Estimating genome-wide off-target effects for pyrrole-imidazole polyamide binding by a pathway-based expression profiling approach.

In the search for new pharmaceutical leads, especially with DNA-binding molecules or genome editing methods, the issue of side and off-target effects have always been thorny in nature. A particular case is the investigation into the off-target effects of N-methylpyrrole-N-methylimidazole polyamides, a naturally inspired class of DNA binders with strong affinity to the minor-groove and sequence specificity, but at < 20 bases, their relatively short motifs also insinuate the possibility of non-unique genomic binding.
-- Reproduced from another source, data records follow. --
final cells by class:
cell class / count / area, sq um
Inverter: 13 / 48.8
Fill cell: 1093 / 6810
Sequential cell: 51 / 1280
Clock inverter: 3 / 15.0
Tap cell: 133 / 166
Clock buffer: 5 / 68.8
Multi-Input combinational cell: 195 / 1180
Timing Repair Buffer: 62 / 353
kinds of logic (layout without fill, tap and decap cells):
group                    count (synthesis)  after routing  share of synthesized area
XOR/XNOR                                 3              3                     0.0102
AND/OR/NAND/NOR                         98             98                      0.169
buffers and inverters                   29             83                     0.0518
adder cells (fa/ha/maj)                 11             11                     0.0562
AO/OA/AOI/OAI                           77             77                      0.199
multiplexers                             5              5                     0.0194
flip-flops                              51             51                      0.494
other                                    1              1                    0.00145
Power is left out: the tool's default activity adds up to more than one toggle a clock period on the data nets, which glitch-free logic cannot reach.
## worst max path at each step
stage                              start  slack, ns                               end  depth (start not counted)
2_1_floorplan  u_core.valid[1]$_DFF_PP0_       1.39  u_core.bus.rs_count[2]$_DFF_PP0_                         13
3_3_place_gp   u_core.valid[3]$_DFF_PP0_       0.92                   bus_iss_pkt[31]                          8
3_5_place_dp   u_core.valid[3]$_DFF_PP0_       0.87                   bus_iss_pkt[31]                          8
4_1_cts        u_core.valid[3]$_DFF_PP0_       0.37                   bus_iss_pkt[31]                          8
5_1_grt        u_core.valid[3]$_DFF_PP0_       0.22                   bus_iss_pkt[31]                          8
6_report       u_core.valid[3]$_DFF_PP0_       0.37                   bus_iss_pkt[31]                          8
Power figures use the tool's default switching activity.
$ cat config.mk
export PLATFORM = sky130hd
export DESIGN_NAME = glm_scan_driver
export DESIGN_NICKNAME = d
export VERILOG_FILES = /design/src/rtl/glm_scan_driver.sv
export SDC_FILE = /design/constraint.sdc
export NUM_CORES = 1
export LEC_CHECK = 0
export CORE_MARGIN = 1
export CORE_UTILIZATION = 40
export DETAILED_ROUTE_END_ITERATION = 8
export PLACE_DENSITY = 0.62
export SLEW_MARGIN = 10
export SYNTH_ARGS = -nofsm -noshare
export SYNTH_HDL_FRONTEND = slang
export SYNTH_SLANG_ARGS = --single-unit
export TNS_END_PERCENT = 5
$ cat constraint.sdc
create_clock -name clk -period 3.6 [get_ports clk]
set_input_delay 0.36 -clock clk [delete_from_list [all_inputs] [get_ports clk]]
set_output_delay 0.36 -clock clk [all_outputs]
set_load 0.01 [all_outputs]
File: src/rtl/bc_io_chan.sv
// rtl/bc_io_chan.sv - one device channel: INPR/OUTR registers, FGI/FGO flags and handshakes
//
// Ports:
//   clk, rst_n                       clock, async active-low reset
//   in_valid/in_data/in_ready        device-to-CPU character handshake
//   out_valid/out_data/out_ready     CPU-to-device character handshake
//   rd                               CPU INP addressed to this channel (clears FGI)
//   wr, wr_data                      CPU OUT addressed to this channel
//   inpr, fgi, fgo                   register/flag state for the CPU-side mux
module bc_io_chan
    import bc_pkg::*;
#(
    parameter int DATA_W = DATA_W_DEF
) (
    input  logic              clk,
    input  logic              rst_n,
    input  logic              in_valid,
    input  logic [DATA_W-1:0] in_data,
    output logic              in_ready,
    output logic              out_valid,
    output logic [DATA_W-1:0] out_data,
    input  logic              out_ready,
    input  logic              rd,
    input  logic              wr,
    input  logic [DATA_W-1:0] wr_data,
    output logic [DATA_W-1:0] inpr,
    output logic              fgi,
    output logic              fgo
);

    logic [DATA_W-1:0] outr;

    // FGI=1 means INPR holds an unread character, so the device must wait.
    assign in_ready  = ~fgi;
    // FGO=0 means OUTR holds a character the device has not yet taken.
    assign out_valid = ~fgo;
    assign out_data  = outr;

    // A read arriving while FGI=1 only clears the flag; the device, seeing
    // ready low this cycle, re-presents and is accepted on the next one.
    always_ff @(posedge clk or negedge rst_n) begin
        if (!rst_n) begin
            inpr <= '0;
            fgi  <= 1'b0;
        end else if (in_valid && !fgi) begin
            inpr <= in_data;
            fgi  <= 1'b1;
        end else if (rd) begin
            fgi  <= 1'b0;
        end
    end

    // Reset forces FGO=1, which drops out_valid and aborts any pending output.
    always_ff @(posedge clk or negedge rst_n) begin
        if (!rst_n) begin
            outr <= '0;
            fgo  <= 1'b1;
        end else if (wr && fgo) begin
            outr <= wr_data;
            fgo  <= 1'b0;
        end else if (!fgo && out_ready) begin
            fgo  <= 1'b1;
        end
    end

endmodule
[src/rtl/muldiv_unit.sv]
// RV32M multiply/divide unit for the execute stage: 2-cycle multiply, iterative
// radix-2 restoring divide, one-cycle done pulse with a registered result.
module muldiv_unit #(
    parameter int DATA_WIDTH = 32
) (
    input  logic                  clk,
    input  logic                  rst,
    input  logic                  start_i,
    input  logic [2:0]            funct3_i,
    input  logic [DATA_WIDTH-1:0] rs1_data_i,
    input  logic [DATA_WIDTH-1:0] rs2_data_i,
    input  logic                  flush_i,
    output logic                  stall_o,
    output logic                  busy_o,
    output logic                  done_o,
    output logic [DATA_WIDTH-1:0] result_o
);

    localparam int W     = DATA_WIDTH;
    localparam int CNT_W = $clog2(DATA_WIDTH);

    localparam logic [W-1:0]     ZERO_W   = {W{1'b0}};
    localparam logic [W-1:0]     ONES_W   = {W{1'b1}};
    localparam logic [W-1:0]     ONE_W    = {{(W-1){1'b0}}, 1'b1};
    localparam logic [W-1:0]     MIN_INT  = {1'b1, {(W-1){1'b0}}};
    localparam logic [CNT_W-1:0] CNT_INIT = CNT_W'(W - 1);
    localparam logic [CNT_W-1:0] CNT_ZERO = {CNT_W{1'b0}};
    localparam logic [CNT_W-1:0] CNT_ONE  = {{(CNT_W-1){1'b0}}, 1'b1};

    typedef enum logic [2:0] {
        ST_IDLE = 3'd0,
        ST_MUL  = 3'd1,
        ST_DIV  = 3'd2,
        ST_FIX  = 3'd3,
        ST_DONE = 3'd4
    } state_t;

    function automatic logic [W-1:0] negate(input logic [W-1:0] v);
        return (~v) + ONE_W;
    endfunction

    function automatic logic [W-1:0] abs_val(input logic [W-1:0] v);
        return v[W-1] ? negate(v) : v;
    endfunction

    state_t           state_r;
    logic [2:0]       funct3_r;
    logic [W-1:0]     op_a_r;
    logic [W-1:0]     op_b_r;
    logic [W-1:0]     quot_r;
    logic [W-1:0]     rem_r;
    logic [W-1:0]     divisor_r;
    logic [CNT_W-1:0] count_r;
    logic             sign_q_r;
    logic             sign_rem_r;
    logic             done_r;
    logic [W-1:0]     result_r;

    logic             div_signed_s;
    logic [W-1:0]     mag_a_s;
    logic [W-1:0]     mag_b_s;
    logic             mul_sa_s;
    logic             mul_sb_s;
    logic [2*W-1:0]   mul_a_ext_s;
    logic [2*W-1:0]   mul_b_ext_s;
    logic [2*W-1:0]   product_s;
    logic [W+1:0]     diff_s;
    logic             borrow_s;
    logic             div_unused_s;
    logic [W-1:0]     rem_step_s;
    logic [W-1:0]     quot_step_s;
    logic [W-1:0]     quot_fix_s;
    logic [W-1:0]     rem_fix_s;

    // Operand magnitudes for the divider setup; funct3[0]=0 marks the signed divides.
    assign div_signed_s = ~funct3_i[0];
    assign mag_a_s      = div_signed_s ? abs_val(rs1_data_i) : rs1_data_i;
    assign mag_b_s      = div_signed_s ? abs_val(rs2_data_i) : rs2_data_i;

    // MULH sign-extends both operands, MULHSU only A; MUL/MULHU treat both as unsigned.
    assign mul_sa_s    = ((funct3_r == 3'b001) || (funct3_r == 3'b010)) & op_a_r[W-1];
    assign mul_sb_s    = (funct3_r == 3'b001) & op_b_r[W-1];
    assign mul_a_ext_s = {{W{mul_sa_s}}, op_a_r};
    assign mul_b_ext_s = {{W{mul_sb_s}}, op_b_r};
    assign product_s   = mul_a_ext_s * mul_b_ext_s;

    // One restoring step; the W+2-bit subtract keeps the 2^(W-1) magnitude of MIN_INT exact.
    assign diff_s       = {1'b0, rem_r, quot_r[W-1]} - {2'b00, divisor_r};
    assign borrow_s     = diff_s[W+1];
    assign div_unused_s = diff_s[W];
    assign rem_step_s   = borrow_s ? {rem_r[W-2:0], quot_r[W-1]} : diff_s[W-1:0];
    assign quot_step_s  = {quot_r[W-2:0], ~borrow_s};

    assign quot_fix_s = sign_q_r   ? negate(quot_r) : quot_r;
    assign rem_fix_s  = sign_rem_r ? negate(rem_r)  : rem_r;

    assign busy_o   = (state_r == ST_MUL) || (state_r == ST_DIV) || (state_r == ST_FIX);
    assign stall_o  = busy_o | (start_i & (state_r == ST_IDLE) & ~flush_i);
    assign done_o   = done_r;
    assign result_o = result_r;

    // Control FSM and datapath registers; reset beats flush, flush beats accept and completion.
    always_ff @(posedge clk) begin
        if (rst) begin
            state_r    <= ST_IDLE;
            funct3_r   <= 3'b000;
            op_a_r     <= ZERO_W;
            op_b_r     <= ZERO_W;
            quot_r     <= ZERO_W;
            rem_r      <= ZERO_W;
            divisor_r  <= ZERO_W;
            count_r    <= CNT_ZERO;
            sign_q_r   <= 1'b0;
            sign_rem_r <= 1'b0;
            done_r     <= 1'b0;
            result_r   <= ZERO_W;
        end else if (flush_i) begin
            state_r <= ST_IDLE;
            done_r  <= 1'b0;
        end else begin
            case (state_r)
                ST_IDLE: begin
                    done_r <= 1'b0;
                    if (start_i) begin
                        funct3_r <= funct3_i;
                        op_a_r   <= rs1_data_i;
                        op_b_r   <= rs2_data_i;
                        if (!funct3_i[2]) begin
                            state_r <= ST_MUL;
                        end else if (rs2_data_i == ZERO_W) begin
                            result_r <= funct3_i[1] ? rs1_data_i : ONES_W;
                            done_r   <= 1'b1;
                            state_r  <= ST_DONE;
                        end else if (div_signed_s && (rs1_data_i == MIN_INT) &&
                                     (rs2_data_i == ONES_W)) begin
                            result_r <= funct3_i[1] ? ZERO_W : MIN_INT;
                            done_r   <= 1'b1;
                            state_r  <= ST_DONE;
                        end else begin
                            quot_r     <= mag_a_s;
                            rem_r      <= ZERO_W;
                            divisor_r  <= mag_b_s;
                            sign_q_r   <= div_signed_s & (rs1_data_i[W-1] ^ rs2_data_i[W-1]);
                            sign_rem_r <= div_signed_s & rs1_data_i[W-1];
                            count_r    <= CNT_INIT;
                            state_r    <= ST_DIV;
                        end
                    end else begin
                        state_r <= ST_IDLE;
                    end
                end
                ST_MUL: begin
                    result_r <= (funct3_r == 3'b000) ? product_s[W-1:0] : product_s[2*W-1:W];
                    done_r   <= 1'b1;
                    state_r  <= ST_DONE;
                end
                ST_DIV: begin
                    rem_r  <= rem_step_s;
                    quot_r <= quot_step_s;
                    if (count_r == CNT_ZERO) begin
                        state_r <= ST_FIX;
                    end else begin
                        count_r <= count_r - CNT_ONE;
                    end
                end
                ST_FIX: begin
                    result_r <= funct3_r[1] ? rem_fix_s : quot_fix_s;
                    done_r   <= 1'b1;
                    state_r  <= ST_DONE;
                end
                ST_DONE: begin
                    // start_i here still belongs to the instruction that just completed.
                    done_r  <= 1'b0;
                    state_r <= ST_IDLE;
                end
                default: begin
                    done_r  <= 1'b0;
                    state_r <= ST_IDLE;
                end
            endcase
        end
    end

endmodule
**config.mk**
```make
export PLATFORM = sky130hd
export DESIGN_NAME = seq_gen
export DESIGN_NICKNAME = d
export VERILOG_FILES = /design/src/rtl/seq_gen.sv
export SDC_FILE = /design/constraint.sdc
export NUM_CORES = 1
export LEC_CHECK = 0
export BUFFER_PORTS_ARGS = -buffer_cell sky130_fd_sc_hd__clkbuf_2
export CAP_MARGIN = 40
export CORE_UTILIZATION = 58
export CTS_BUF_LIST = sky130_fd_sc_hd__clkbuf_2
export CTS_CLUSTER_DIAMETER = 80
export DETAILED_ROUTE_END_ITERATION = 8
export PLACE_DENSITY_LB_ADDON = 0.2
export SLEW_MARGIN = 20
export SYNTH_ARGS = -nofsm -noshare
export SYNTH_HDL_FRONTEND = slang
export SYNTH_SLANG_ARGS = --single-unit
```
**constraint.sdc**
```tcl
create_clock -name clock -period 2.9 [get_ports clock]
set_input_delay 0.29 -clock clock [delete_from_list [all_inputs] [get_ports clock]]
set_output_delay 0.29 -clock clock [all_outputs]
set_load 0.02 [all_outputs]
```
**src/rtl/seq_gen.sv**
```systemverilog
// seq_gen: latches a parallel pattern and sends it MSB-first on x, optionally repeated.
// Define SEQ_GEN_PARITY_EN to append one XOR parity bit after the final pass.
module seq_gen #(
    parameter int W  = 8,
    parameter int LW = 4,
    parameter int RW = 4
) (
    input  logic          clock,
    input  logic          reset,
    input  logic          start,
    input  logic [W-1:0]  pattern,
    input  logic [LW-1:0] length,
    input  logic [RW-1:0] repeats,
    output logic          x,
    output logic          x_valid,
    output logic          busy,
    output logic          done
);

`ifdef SEQ_GEN_PARITY_EN
    typedef enum logic [1:0] {IDLE = 2'd0, SHIFT = 2'd1, DONE = 2'd2, PARITY = 2'd3} state_t;
`else
    typedef enum logic [1:0] {IDLE = 2'd0, SHIFT = 2'd1, DONE = 2'd2} state_t;
`endif

    localparam logic [LW-1:0] W_L = LW'(W);

    state_t        state_q, state_d;
    logic [W-1:0]  pat_q, pat_d;
    logic [LW-1:0] len_q, len_d;
    logic [LW-1:0] idx_q, idx_d;
    logic [RW-1:0] rep_q, rep_d;
    logic [LW-1:0] len_eff;
    logic          x_q, x_d;
    logic          x_valid_q, x_valid_d;
    logic          busy_q, busy_d;
    logic          done_q, done_d;
`ifdef SEQ_GEN_PARITY_EN
    logic          acc_q, acc_d;
`endif

    function automatic logic pick_bit(input logic [W-1:0] p, input logic [LW-1:0] idx);
        logic b;
        b = 1'b0;
        for (int i = 0; i < W; i++) begin
            if (idx == LW'(i)) b = p[i];
        end
        return b;
    endfunction

    assign len_eff = (length > W_L) ? W_L : length;

    // Outputs are registered, so they are derived from the next-state values.
    always_comb begin
        state_d   = state_q;
        pat_d     = pat_q;
        len_d     = len_q;
        idx_d     = idx_q;
        rep_d     = rep_q;
`ifdef SEQ_GEN_PARITY_EN
        acc_d     = acc_q;
`endif
        x_d       = 1'b0;
        x_valid_d = 1'b0;
        busy_d    = 1'b0;
        done_d    = 1'b0;

        case (state_q)
            IDLE: begin
                if (start) begin
                    if (len_eff != '0) begin
                        pat_d   = pattern;
                        len_d   = len_eff;
                        rep_d   = repeats;
                        idx_d   = len_eff - LW'(1);
`ifdef SEQ_GEN_PARITY_EN
                        acc_d   = 1'b0;
`endif
                        state_d = SHIFT;
                    end else begin
                        state_d = DONE;
                    end
                end
            end
            SHIFT: begin
`ifdef SEQ_GEN_PARITY_EN
                acc_d = acc_q ^ pick_bit(pat_q, idx_q);
`endif
                if (idx_q != '0) begin
                    idx_d = idx_q - LW'(1);
                end else if (rep_q != '0) begin
                    rep_d = rep_q - RW'(1);
                    idx_d = len_q - LW'(1);
                end else begin
`ifdef SEQ_GEN_PARITY_EN
                    state_d = PARITY;
`else
                    state_d = DONE;
`endif
                end
            end
`ifdef SEQ_GEN_PARITY_EN
            PARITY: state_d = DONE;
`endif
            DONE:    state_d = IDLE;
            default: state_d = IDLE;
        endcase

        case (state_d)
            SHIFT: begin
                x_d       = pick_bit(pat_d, idx_d);
                x_valid_d = 1'b1;
                busy_d    = 1'b1;
            end
`ifdef SEQ_GEN_PARITY_EN
            PARITY: begin
                x_d       = acc_d;
                x_valid_d = 1'b1;
                busy_d    = 1'b1;
            end
`endif
            DONE:    done_d = 1'b1;
            default: ;
        endcase
    end

    always_ff @(posedge clock) begin
        if (!reset) begin
            state_q   <= IDLE;
            pat_q     <= '0;
            len_q     <= '0;
            idx_q     <= '0;
            rep_q     <= '0;
`ifdef SEQ_GEN_PARITY_EN
            acc_q     <= 1'b0;
`endif
            x_q       <= 1'b0;
            x_valid_q <= 1'b0;
            busy_q    <= 1'b0;
            done_q    <= 1'b0;
        end else begin
            state_q   <= state_d;
            pat_q     <= pat_d;
            len_q     <= len_d;
            idx_q     <= idx_d;
            rep_q     <= rep_d;
`ifdef SEQ_GEN_PARITY_EN
            acc_q     <= acc_d;
`endif
            x_q       <= x_d;
            x_valid_q <= x_valid_d;
            busy_q    <= busy_d;
            done_q    <= done_d;
        end
    end

    assign x       = x_q;
    assign x_valid = x_valid_q;
    assign busy    = busy_q;
    assign done    = done_q;

endmodule

```
After elaboration in Yosys (flattened, before gate mapping)
Index checks and enable logic that the tools add are counted.
Word-level totals
  register bits after elaboration: 25
  logic and storage cells: 65
  input bits: 19
  output and inout port bits: 4
Cells by class
  equal/unequal tests: 14
  reductions and logical operators: 9
  magnitude comparators: 1
  $add $sub $neg: 4
  muxes and demuxes: 29
Operators by type and width (number)
  two-way mux 4 bit: 9
  two-way mux 8 bit: 3
  == test 4 x 3 -> 1 bit, second input constant: 4
  one-hot mux 4 bit (2 select lines): 2
  subtractor 4 x 1 -> 4 bit, second input constant: 4
  nonzero test 4 bit: 3
  two-way mux 1 bit: 10
  == test 4 x 2 -> 1 bit, second input constant: 2
  two-way mux 2 bit: 4
  != test 2 bit, second input constant: 4
  AND reduction 5 bit: 1
  == test 2 x 1 -> 1 bit, second input constant: 2
  == test 4 x 1 -> 1 bit, second input constant: 1
  > comparator 4 bit, second input constant: 1
  logical NOT 4 bit: 1
  one-hot mux 2 bit (2 select lines): 1
  AND reduction 3 bit: 1
  == test 2 bit, second input constant: 1
  logical NOT 2 bit: 1
  AND reduction 2 bit: 1
  nonzero test 2 bit: 1

Logic depth before layout (Yosys ltp)
  word-level depth: 15
  gate-level depth with buffers: 11
  depth with buffers taken out: 9

Least setup slack after synthesis
OpenSTA, ideal clock, no wires.
  path type: reg-to-reg
  start point: reg rep_q[0]
  end point: reg x_q, in the netlist x
  arrival: 2.318 ns
  stages on the path, launching flop included: 10
  buffers on the path: 0
  data required time: 2.780 ns
  clock period less this slack: 2.438 ns
  slack: 0.462 ns
  library setup time: 0.120 ns
  cell sequence: dfxtp_1 -> inv_1 -> ha_1 -> or3b_4 -> a21oi_1 -> o21ai_0 -> a222oi_1 -> mux4_1 -> mux2_1 -> o2bb2ai_1
Between the ends
  word-level cells in the longest chain between the ends: 13
  elaborated cells on any way between the ends: 25
  classes of those cells: 8 x eq/ne; 14 x mux; 3 x reduce/logical
Ends and longest elaborated chain
  start, declared: line 32  | logic [RW-1:0] rep_q, rep_d;
  start signal, assigned: line 146  | rep_q <= rep_d;
  nonzero test 4 bit (*): line 91  | end else if (rep_q != '0) begin
  two-way mux 4 bit: line 91
  two-way mux 4 bit: line 89  | if (idx_q != '0) begin
  one-hot mux 4 bit (2 select lines): line 68  | case (state_q)
  logical NOT 4 bit: line 46  | if (idx == LW'(i)) b = p[i];
  two-way mux 1 bit (8 in a row): line 46
  end signal, assigned: line 137  | x_q <= 1'b0;
  end signal, assigned: line 150  | x_q <= x_d;
  end, declared: line 34  | logic x_q, x_d;
Mark *: on every way between the ends. The rest lies on a longest branch, timed or not.
A chain may end at the register's enable or synchronous reset.

Worst setup path after layout
  start point: reg idx_q[1]
  end point: reg x_q, in the netlist x
Between the ends
  word-level cells in the longest chain between the ends: 12
  elaborated cells on any way between the ends: 27
  classes of those cells: 1 x add/sub; 8 x eq/ne; 15 x mux; 3 x reduce/logical
Ends and longest elaborated chain
  start, declared: line 31  | logic [LW-1:0] idx_q, idx_d;
  start signal, assigned: line 145  | idx_q <= idx_d;
  subtractor 4 x 1 -> 4 bit (tied with other cells): line 90  | idx_d = idx_q - LW'(1);
  two-way mux 4 bit (on tied branches): line 89, 70
  one-hot mux 4 bit (2 select lines): line 68
  logical NOT 4 bit: line 46
  two-way mux 1 bit (8 in a row): line 46
Parallel ways exist; a longest one is shown, timed or not.

==> results.cfg <==
[global_routing]
gr-usage-all-layers = 0.275
antenna_found_initial = 0
grt_max_degree = 25
grt_pass1_vias = 1326
grt_pass1_wl_mm = 5.53
overflow = 0

[floorplan]
die-area_um2 = 2750
row_count = 17
initial_core_util = 0.642
die_w_um = 52.4
core-area_um2 = 2300
io_pins = 23
chipHeight_um = 52.4

[setup_path]
start_kind = flip-flop
reg2reg_depth = 9
cp_common_cell = a22oi_1
crit_fanout = 7
max_stage_delay_ps = 480
cp_cell_sequence = inv_1 -> ha_1 -> or3b_1 -> a2111oi_4 -> a221oi_4 -> a21bo_2 -> a22oi_1 -> a22oi_1 -> o2bb2ai_1
cp.arrival_ps = 2860
timing.rr.end = x
required_ps = 3190
crit_end = x
crit_type = reg2reg
slowest_stage = or3b_1
endpoint_kind = flip-flop
reg2reg_from = idx_q[1]
startpoint = idx_q[1]
reg2reg_slack_ps = 330

[final_layout]
ff_latch_area_um2 = 500
syn_to_final_growth_pct = 10.4
fillers = 206
nNetsFinal = 218
multiInputGateArea_um2 = 913
diodes = 0
drive_gt1_frac = 0.171

[yosys]
synth.net_count = 196
synth_edf_count = 0
async_flop_share = 0
netlist_instances = 172
yosysWarningCount = 0
syn_area_per_cell_um2 = 8.57
ys_seq_area_frac = 0.340
synth_flop_cell = dfxtp_1
ys_ff_latch = 25
ys_types = 42
netlist_area_um2 = 1470

[clock_tree]
cts-htree-levels = 1
path_clk_slew_ps = 220
cts_root_buffer = clkbuf_2
postCtsResizedCells = 0
holdBufCountCts = 0
cts_tree = done
postCtsSetupBuffers = 0
cts_buffer_depth = 2
clkLatencyLatePin_ps = 340
cts.sinks = 25
cts_buffers = 3

[timing]
hold_viol = 0
tns_ps = 0
fin_crit_sh = 0.885
relSlewSlack = 0.623
post-route-min-period_ps = 2570
drv_slew = 0
clock.fmax_mhz = 390
skew_ps = 4.65
final.setup.worst_slack_ps = 335
setup_viol = 0
tightestPinTransition_ps = 565
rsz0062_at_grt = no

[drt]
viasPerCell = 5.89
route.detailed.drc = 0
finalWirelength_mm = 3.23
drtIter0Drc = 31
vias = 1302
drt_first_pass_iters = 4
postRouteAntennaNets = 0
wl_per_cell_um = 14.6

[power_and_ir_drop]
leakage_uw = 0.000677
power_density_nw_per_um2 = 591
peakVddDrop_mv = 0.339

[hold_path]
hp-class = in2reg

[flow_run]
cap_violations = 0

[place]
gp_congestion = 0.968
pre_cts_ws_ps = 254
dp_hpwl_mm = 2.48
io_buffer_count = 22

[status]
status = complete, no violations
-- cell families after synthesis --
kind of cell,count (synthesis),synth area share
xor gates and xnor gates,3,0.0178
AOI/OAI and AO/OA,52,0.271
adders and majority gates,5,0.0424
and+or+nand+nor,67,0.232
DFF,25,0.340
buffers and inverters,15,0.0407
muxes,5,0.0569
-- layout make-up --
class | instances | area share
Sequential cell | 25 | 0.307
Timing Repair Buffer | 25 | 0.0815
Multi-Input combinational cell | 132 | 0.561
Tap cell | 28 | 0.0215
Clock buffer | 4 | 0.0123
Inverter | 7 | 0.0161
-- where the power goes --
| group | switching [uW] | internal (uW) | leakage, uW |
|---|---|---|---|
| clock | 100 | 36.4 | 0.0000166 |
| sequential | 36.5 | 384 | 0.000205 |
| combinational | 230 | 175 | 0.000455 |
-- synthesized netlist by cell type, types with 3 or more instances --
library cell | number | share of area
a21oi_1 | 6 | 0.020
clkbuf_1 | 6 | 0.015
nor2b_1 | 4 | 0.017
dfxtp_1 | 25 | 0.34
nand2b_1 | 7 | 0.030
nor2_1 | 6 | 0.015
a31oi_1 | 3 | 0.013
nand2_1 | 28 | 0.071
and2_1 | 5 | 0.021
nor3_1 | 5 | 0.017
o21ai_0 | 10 | 0.034
nor3b_1 | 5 | 0.025
a22oi_1 | 5 | 0.025
inv_1 | 7 | 0.018
ha_1 | 5 | 0.042
a21boi_0 | 10 | 0.051
-- worst min-delay path by stage --
| stage | cells after the start | end | from |
|---|---|---|---|
| after floorplan | 2 | pat_q[0] | pattern[0] |
| after global placement | 2 | pat_q[6] | pat_q[6] |
| after detailed placement | 2 | pat_q[7] | pat_q[7] |
| after CTS | 3 | pat_q[7] | pattern[7] |
| after global routing | 3 | pat_q[7] | pattern[7] |
| final | 3 | pat_q[7] | pattern[7] |
-- per-layer routing --
| metal | track usage | up-vias | wire, um |
|---|---|---|---|
| met5 | 0 | - | 0 |
| met4 | 0.110 | 0 | 53 |
| met3 | 0.0377 | 6 | 95 |
| met2 | 0.496 | 27 | 1610 |
| met1 | 0.323 | 606 | 1470 |
| li1 | - | 663 | - |
-- worst max-delay path, delay by kind of cell, from the launching register on --
kind | cells | cell delay (ps)
AO/OA/AOI/OAI | 6 | 1250
AND/OR/NAND/NOR | 1 | 480
flip-flops | 1 | 400
adder cells (fa/ha/maj) | 1 | 240
buffers and inverters | 1 | 150
-- stage by stage --
| step | total power, uW | cell area (um^2) | hold WS (ps) | cells | util |
|---|---|---|---|---|---|
| after floorplan | 727 | 1470 | 435 | 172 | - |
| after global routing | 1030 | 1630 | 138 | 221 | 0.709 |
| final | 962 | 1630 | 153 | 221 | 0.709 |
| after CTS | 964 | 1630 | 138 | 221 | 0.709 |
| after global placement | 809 | 1610 | 451 | 217 | 0.700 |
| after detailed placement | 827 | 1610 | 459 | 217 | 0.700 |
-- registers in the layout, summed over array words and instances (netlist names) --
register  cells
pat_q         8
x             1
busy          1
done          1
state_q       2
len_q         4
rep_q         4
idx_q         4
-- placed cells by master (no fill, tap or decap), types with 5 or more instances in the layout --
master    instances
nand2b_1          7
a21boi_0         10
a22oi_1           5
inv_1             7
clkbuf_2         26
nor2_1            6
nor3_1            5
nor3b_1           5
dfxtp_1          25
and2_1            5
ha_1              5
nand2_1          28
a21oi_1           6
o21ai_0          10
No activity file was read; power rests on OpenSTA's default activity.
Binding at non-intended loci potentially lead to the rise of off-target effects, issues that very few approaches are able to address to-date. We here report an analytical method to infer off-target binding, via expression profiling, based on probing the relative impact to various biochemical pathways; we also proposed an accompanying side effect prediction engine for the systematic screening of candidate polyamides. This method marks the first attempt in PI polyamide research to identify elements in biochemical pathways that are sensitive to the treatment of a candidate polyamide as an approach to infer possible off-target effects. Expression changes were then considered to assess possible outward phenotypic changes, manifested as side effects, should the same PI polyamide candidate be administered clinically. We validated some of these effects with a series of animal experiments, and found agreeable corroboration in certain side effects, such as changes in aspartate transaminase levels in ICR and nude mice post-administration.